• **HOW TO COMPLETE THIS TASK**
Pull from the data below each line where the word "frequency" occurs, and copy it.

• **Stored items**
■ ■ ■ ■ ■

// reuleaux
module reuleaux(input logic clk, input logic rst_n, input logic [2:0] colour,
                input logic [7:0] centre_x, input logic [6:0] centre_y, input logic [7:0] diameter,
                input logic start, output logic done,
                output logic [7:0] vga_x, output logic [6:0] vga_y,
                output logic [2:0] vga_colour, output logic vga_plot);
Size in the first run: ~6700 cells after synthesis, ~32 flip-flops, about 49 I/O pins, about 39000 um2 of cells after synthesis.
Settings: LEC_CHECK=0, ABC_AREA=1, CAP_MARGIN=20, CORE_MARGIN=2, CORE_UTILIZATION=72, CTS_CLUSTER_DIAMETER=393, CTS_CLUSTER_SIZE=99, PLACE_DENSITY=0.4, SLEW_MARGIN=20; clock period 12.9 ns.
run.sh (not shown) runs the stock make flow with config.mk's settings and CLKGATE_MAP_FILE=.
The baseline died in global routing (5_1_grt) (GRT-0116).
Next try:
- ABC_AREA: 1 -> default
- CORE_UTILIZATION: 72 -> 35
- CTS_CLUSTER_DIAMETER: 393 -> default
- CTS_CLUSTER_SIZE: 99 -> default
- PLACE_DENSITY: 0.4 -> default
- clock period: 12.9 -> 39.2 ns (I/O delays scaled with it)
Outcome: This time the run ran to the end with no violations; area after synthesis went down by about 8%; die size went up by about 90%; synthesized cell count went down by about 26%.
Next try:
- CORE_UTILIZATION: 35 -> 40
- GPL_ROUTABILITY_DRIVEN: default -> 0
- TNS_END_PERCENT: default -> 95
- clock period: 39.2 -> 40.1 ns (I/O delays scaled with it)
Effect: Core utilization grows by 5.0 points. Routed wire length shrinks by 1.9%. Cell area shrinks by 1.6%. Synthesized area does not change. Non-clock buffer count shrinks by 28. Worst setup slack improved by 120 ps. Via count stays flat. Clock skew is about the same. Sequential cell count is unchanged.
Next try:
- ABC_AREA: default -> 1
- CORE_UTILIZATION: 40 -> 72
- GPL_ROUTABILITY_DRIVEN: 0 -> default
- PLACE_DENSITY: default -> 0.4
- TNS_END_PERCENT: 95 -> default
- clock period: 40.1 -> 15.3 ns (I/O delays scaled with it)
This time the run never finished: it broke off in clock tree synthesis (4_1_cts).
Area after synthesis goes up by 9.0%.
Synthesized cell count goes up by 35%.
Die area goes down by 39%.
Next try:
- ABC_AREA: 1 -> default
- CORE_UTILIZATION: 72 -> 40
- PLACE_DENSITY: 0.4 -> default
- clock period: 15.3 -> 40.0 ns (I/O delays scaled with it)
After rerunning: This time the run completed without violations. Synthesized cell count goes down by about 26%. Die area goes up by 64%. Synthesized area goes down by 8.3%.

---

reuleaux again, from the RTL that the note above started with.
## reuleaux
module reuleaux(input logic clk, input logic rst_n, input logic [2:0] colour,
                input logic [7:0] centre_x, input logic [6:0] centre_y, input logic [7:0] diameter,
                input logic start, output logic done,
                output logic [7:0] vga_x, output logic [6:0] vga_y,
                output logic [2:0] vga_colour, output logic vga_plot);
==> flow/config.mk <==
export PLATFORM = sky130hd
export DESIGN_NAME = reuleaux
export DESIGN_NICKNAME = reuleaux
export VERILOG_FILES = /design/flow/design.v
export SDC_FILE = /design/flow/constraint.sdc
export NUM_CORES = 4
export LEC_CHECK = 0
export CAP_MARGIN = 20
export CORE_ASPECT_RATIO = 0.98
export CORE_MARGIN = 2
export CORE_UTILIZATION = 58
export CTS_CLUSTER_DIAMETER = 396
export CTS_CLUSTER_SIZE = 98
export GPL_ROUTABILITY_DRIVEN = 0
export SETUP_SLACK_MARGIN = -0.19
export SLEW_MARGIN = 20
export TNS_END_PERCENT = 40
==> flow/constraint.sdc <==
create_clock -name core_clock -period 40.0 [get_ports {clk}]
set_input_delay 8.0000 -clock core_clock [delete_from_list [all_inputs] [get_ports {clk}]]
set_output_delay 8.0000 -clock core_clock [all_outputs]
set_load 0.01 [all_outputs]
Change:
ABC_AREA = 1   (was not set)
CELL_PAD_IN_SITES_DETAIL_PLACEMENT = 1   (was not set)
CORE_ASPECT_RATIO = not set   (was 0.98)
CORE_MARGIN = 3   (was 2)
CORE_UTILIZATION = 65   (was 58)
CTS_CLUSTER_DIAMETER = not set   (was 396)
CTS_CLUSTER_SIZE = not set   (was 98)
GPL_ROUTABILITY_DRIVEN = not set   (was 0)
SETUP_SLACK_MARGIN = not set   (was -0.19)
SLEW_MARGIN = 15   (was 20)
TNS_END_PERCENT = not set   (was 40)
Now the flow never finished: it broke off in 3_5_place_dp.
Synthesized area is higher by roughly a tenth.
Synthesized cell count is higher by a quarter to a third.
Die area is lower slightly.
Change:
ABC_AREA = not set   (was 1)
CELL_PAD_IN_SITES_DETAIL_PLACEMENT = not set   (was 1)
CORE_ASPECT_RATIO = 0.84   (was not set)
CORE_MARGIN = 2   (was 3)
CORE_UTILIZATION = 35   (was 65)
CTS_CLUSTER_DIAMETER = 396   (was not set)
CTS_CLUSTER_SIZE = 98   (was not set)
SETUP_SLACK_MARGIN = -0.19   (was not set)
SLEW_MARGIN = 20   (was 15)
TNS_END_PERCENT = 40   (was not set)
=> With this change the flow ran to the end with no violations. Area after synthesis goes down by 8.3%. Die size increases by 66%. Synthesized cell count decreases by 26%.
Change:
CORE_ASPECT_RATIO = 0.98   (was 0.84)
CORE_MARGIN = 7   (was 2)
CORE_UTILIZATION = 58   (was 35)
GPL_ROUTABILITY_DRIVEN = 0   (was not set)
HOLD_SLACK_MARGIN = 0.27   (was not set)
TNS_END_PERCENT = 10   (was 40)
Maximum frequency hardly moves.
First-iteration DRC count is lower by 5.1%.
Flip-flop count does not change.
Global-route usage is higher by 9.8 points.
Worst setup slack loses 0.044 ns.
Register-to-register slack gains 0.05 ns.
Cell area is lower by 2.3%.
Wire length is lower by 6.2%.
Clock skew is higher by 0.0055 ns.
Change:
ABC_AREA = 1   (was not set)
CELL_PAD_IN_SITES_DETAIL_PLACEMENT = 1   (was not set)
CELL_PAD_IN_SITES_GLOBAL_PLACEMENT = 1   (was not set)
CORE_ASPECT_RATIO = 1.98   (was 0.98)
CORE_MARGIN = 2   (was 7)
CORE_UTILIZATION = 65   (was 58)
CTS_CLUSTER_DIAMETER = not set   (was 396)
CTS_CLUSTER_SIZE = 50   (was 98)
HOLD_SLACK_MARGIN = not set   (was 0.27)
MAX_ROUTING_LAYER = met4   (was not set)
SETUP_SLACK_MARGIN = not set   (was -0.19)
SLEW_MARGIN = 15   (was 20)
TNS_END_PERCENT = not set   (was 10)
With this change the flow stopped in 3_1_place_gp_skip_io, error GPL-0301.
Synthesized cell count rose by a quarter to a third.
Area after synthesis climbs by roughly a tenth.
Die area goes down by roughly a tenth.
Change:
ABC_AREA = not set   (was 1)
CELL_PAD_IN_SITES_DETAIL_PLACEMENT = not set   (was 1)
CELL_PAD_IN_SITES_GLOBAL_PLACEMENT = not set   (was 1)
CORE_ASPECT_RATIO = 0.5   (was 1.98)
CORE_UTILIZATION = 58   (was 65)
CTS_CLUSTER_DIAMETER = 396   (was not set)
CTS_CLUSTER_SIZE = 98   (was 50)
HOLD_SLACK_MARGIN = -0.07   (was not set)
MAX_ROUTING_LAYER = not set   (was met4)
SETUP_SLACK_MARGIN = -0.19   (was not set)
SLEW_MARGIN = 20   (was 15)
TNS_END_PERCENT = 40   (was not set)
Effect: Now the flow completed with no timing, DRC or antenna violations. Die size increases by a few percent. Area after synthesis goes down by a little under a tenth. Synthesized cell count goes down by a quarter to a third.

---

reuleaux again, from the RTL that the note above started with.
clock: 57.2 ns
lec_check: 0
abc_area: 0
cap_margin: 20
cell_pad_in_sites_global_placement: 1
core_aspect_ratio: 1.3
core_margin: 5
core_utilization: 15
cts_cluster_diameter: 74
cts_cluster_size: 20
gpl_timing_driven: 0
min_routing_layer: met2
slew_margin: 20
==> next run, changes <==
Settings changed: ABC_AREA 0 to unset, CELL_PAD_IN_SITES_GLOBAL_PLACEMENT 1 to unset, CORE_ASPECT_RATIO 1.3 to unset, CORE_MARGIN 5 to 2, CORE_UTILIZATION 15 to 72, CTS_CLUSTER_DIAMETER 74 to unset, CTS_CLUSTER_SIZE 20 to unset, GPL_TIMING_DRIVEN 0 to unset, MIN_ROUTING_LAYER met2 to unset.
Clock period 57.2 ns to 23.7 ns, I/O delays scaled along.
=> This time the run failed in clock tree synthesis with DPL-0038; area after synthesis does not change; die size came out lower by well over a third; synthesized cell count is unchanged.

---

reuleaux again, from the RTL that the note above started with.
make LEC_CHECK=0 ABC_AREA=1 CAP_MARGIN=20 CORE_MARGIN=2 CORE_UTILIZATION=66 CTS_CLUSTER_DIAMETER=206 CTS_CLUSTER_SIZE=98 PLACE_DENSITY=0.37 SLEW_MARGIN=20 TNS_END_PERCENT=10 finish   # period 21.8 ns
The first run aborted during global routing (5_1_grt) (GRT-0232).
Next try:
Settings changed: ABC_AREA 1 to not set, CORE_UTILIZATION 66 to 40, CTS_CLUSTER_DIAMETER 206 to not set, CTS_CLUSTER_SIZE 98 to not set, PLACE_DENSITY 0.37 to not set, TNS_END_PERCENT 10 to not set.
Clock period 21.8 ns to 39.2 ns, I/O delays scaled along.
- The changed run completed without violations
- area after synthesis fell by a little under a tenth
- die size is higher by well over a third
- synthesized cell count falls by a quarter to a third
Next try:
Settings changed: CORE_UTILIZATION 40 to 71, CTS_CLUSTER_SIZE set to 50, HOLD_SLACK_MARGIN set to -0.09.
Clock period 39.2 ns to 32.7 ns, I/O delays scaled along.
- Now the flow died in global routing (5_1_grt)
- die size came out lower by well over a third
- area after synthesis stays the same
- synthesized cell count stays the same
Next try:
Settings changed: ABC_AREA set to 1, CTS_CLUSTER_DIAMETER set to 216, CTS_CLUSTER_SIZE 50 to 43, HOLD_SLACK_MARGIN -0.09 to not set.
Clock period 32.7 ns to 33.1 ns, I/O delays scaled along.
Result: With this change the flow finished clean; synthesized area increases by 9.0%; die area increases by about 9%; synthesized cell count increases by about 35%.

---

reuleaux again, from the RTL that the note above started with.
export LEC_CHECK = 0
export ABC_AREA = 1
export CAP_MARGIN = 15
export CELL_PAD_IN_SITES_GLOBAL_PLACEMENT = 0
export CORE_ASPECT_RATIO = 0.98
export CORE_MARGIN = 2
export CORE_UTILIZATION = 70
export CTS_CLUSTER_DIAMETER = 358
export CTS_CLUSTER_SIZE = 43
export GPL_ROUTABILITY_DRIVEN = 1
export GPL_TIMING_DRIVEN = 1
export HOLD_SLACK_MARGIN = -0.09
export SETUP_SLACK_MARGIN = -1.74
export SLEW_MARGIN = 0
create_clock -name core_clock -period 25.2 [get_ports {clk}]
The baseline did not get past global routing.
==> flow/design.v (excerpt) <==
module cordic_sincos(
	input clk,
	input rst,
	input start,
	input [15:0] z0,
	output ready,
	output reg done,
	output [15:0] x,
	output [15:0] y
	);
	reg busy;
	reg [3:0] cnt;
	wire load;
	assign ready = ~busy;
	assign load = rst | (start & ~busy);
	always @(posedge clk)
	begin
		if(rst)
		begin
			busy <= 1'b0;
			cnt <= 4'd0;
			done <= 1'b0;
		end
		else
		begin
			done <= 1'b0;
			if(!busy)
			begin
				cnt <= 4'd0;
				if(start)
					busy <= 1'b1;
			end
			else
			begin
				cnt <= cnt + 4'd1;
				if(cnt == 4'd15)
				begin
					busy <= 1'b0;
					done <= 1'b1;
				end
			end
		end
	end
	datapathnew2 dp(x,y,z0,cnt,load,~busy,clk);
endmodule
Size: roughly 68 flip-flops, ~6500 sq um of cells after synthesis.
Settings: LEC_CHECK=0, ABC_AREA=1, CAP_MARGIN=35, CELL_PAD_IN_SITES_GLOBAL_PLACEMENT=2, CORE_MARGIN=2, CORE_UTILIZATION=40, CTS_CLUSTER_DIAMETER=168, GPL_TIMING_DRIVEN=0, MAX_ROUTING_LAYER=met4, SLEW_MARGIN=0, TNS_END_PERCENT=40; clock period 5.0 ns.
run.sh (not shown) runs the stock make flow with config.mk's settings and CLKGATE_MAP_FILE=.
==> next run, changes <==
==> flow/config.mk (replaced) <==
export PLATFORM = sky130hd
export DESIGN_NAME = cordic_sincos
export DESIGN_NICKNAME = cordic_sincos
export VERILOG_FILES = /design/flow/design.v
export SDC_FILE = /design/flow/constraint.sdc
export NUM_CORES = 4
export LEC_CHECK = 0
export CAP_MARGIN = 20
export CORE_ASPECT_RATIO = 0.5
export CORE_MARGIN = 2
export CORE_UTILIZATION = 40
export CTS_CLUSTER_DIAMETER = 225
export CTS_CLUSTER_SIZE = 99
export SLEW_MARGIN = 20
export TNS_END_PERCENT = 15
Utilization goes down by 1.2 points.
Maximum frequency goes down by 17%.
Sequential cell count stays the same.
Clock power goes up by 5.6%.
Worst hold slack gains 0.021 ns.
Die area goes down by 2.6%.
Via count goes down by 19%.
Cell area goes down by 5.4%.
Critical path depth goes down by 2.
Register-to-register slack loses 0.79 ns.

■ ■ ■ ■ ■

• **ANSWER SECTION**
Maximum frequency hardly moves.
Maximum frequency goes down by 17%.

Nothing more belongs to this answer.